Из откликов праволиберальной печати («Утро России») на отставку Александра Кривошеина

«[Кривошеин] оказался политически более дальновидным чем большинство его сотоварищей по кабинету. Он понял еще до войны, что предпринятый Столыпиным и продолжаемый по инерции внутриполитический курс нуждается, по крайней мере, в некоторых смягчениях, иначе ему грозит явное и резкое столкновение с элементарными и очевидными для всех интересами государства. Это сознание необходимости какого-то поворота нашло себе отражение в нашумевшем в свое время заявлении о том, что нужно уничтожить противоположение между понятиями „Мы и они“, между правительством и обществом».

Из откликов леволиберальной печати («Русские ведомости») на отставку Александра Кривошеина

«После Столыпина, если не считать Витте, который стоял особняком, А. В. Кривошеин является самой крупной фигурой бюрократического мира. Это человек большого ума и большой энергии и инициативы. При таких качествах, у А. В. Кривошеина не было лишь большого духа, необходимого для крупного государственного деятеля. У него не хватало достаточно силы воли для того, чтобы войти в разрыв с тем, что было противным его личным убеждениям, и этим объясняется вся драма его, как государственного деятеля».

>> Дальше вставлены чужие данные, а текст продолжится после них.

$ cat config.mk
export PLATFORM = sky130hd
export DESIGN_NAME = eth_tx_frame_arb
export DESIGN_NICKNAME = d
export VERILOG_FILES = /design/src/rtl/eth_tx_frame_arb.sv
export SDC_FILE = /design/constraint.sdc
export NUM_CORES = 1
export LEC_CHECK = 0
export ABC_CLOCK_PERIOD_IN_PS = 2950
export CAP_MARGIN = 20
export CORE_AREA = 4 4 158 160
export DETAILED_ROUTE_END_ITERATION = 16
export DIE_AREA = 0 0 162 164
export PLACE_DENSITY = 0.57
export SETUP_SLACK_MARGIN = 0.2
export SYNTH_ARGS = -nofsm -noshare
export SYNTH_HDL_FRONTEND = slang
export SYNTH_SLANG_ARGS = --single-unit
export TNS_END_PERCENT = 30
$ cat constraint.sdc
create_clock -name clk -period 2.95 [get_ports clk]
set_input_delay 0.885 -clock clk [delete_from_list [all_inputs] [get_ports clk]]
set_output_delay 0.885 -clock clk [all_outputs]
set_load 0.02 [all_outputs]
<file path="config.mk">
export PLATFORM = sky130hd
export DESIGN_NAME = arith_unit_pipe
export DESIGN_NICKNAME = d
export VERILOG_FILES = /design/src/rtl/arith_unit_pipe.sv
export SDC_FILE = /design/constraint.sdc
export NUM_CORES = 1
export LEC_CHECK = 0
export CORE_MARGIN = 2
export CORE_UTILIZATION = 40
export CTS_CLUSTER_SIZE = 10
export DETAILED_ROUTE_END_ITERATION = 8
export HOLD_SLACK_MARGIN = 0.08
export PLACE_DENSITY = 0.85
export SLEW_MARGIN = 5
export SYNTH_ARGS = -nofsm -noshare
export SYNTH_HDL_FRONTEND = slang
export SYNTH_SLANG_ARGS = --single-unit
</file>
<file path="constraint.sdc">
create_clock -name clk -period 1.9 [get_ports clk]
set_input_delay 0.38 -clock clk [delete_from_list [all_inputs] [get_ports clk]]
set_output_delay 0.38 -clock clk [all_outputs]
set_load 0.01 [all_outputs]
</file>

Из откликов леволиберальной печати («Киевская Мысль») на отставку Александра Кривошеина

1916 год

«Неужели ты не понимаешь, что никто и никогда в России не будет больше носить этих форм „мирного времени“?»

Из разговора Александра Кривошеина с одним из сыновей, заказавшим себе в Петрограде серую офицерскую шинель «мирного времени»

«Мне не раз приходилось высказывать Государю мое мнение об общем положении в России в связи с существованием Думы. Я ему говорил: „Я согласен с вами, что для блага России, может, лучше всего была бы твердая самодержавная власть, но для этого нужно, чтобы во главе стоял монарх с характером и силой воли вашего прадеда, императора Николая Павловича. А если этого нет (и Государь это сам сознавал), то единственный путь — это конституционная монархия в духе данных уже манифестов и правление в согласии с Думой и общественностью. Другого пути нет!“ Государь это понимал, но не мог на это решиться, как и по слабохарактерности, так и привязанности к идее самодержавия, связанной с религиозным пониманием последнего».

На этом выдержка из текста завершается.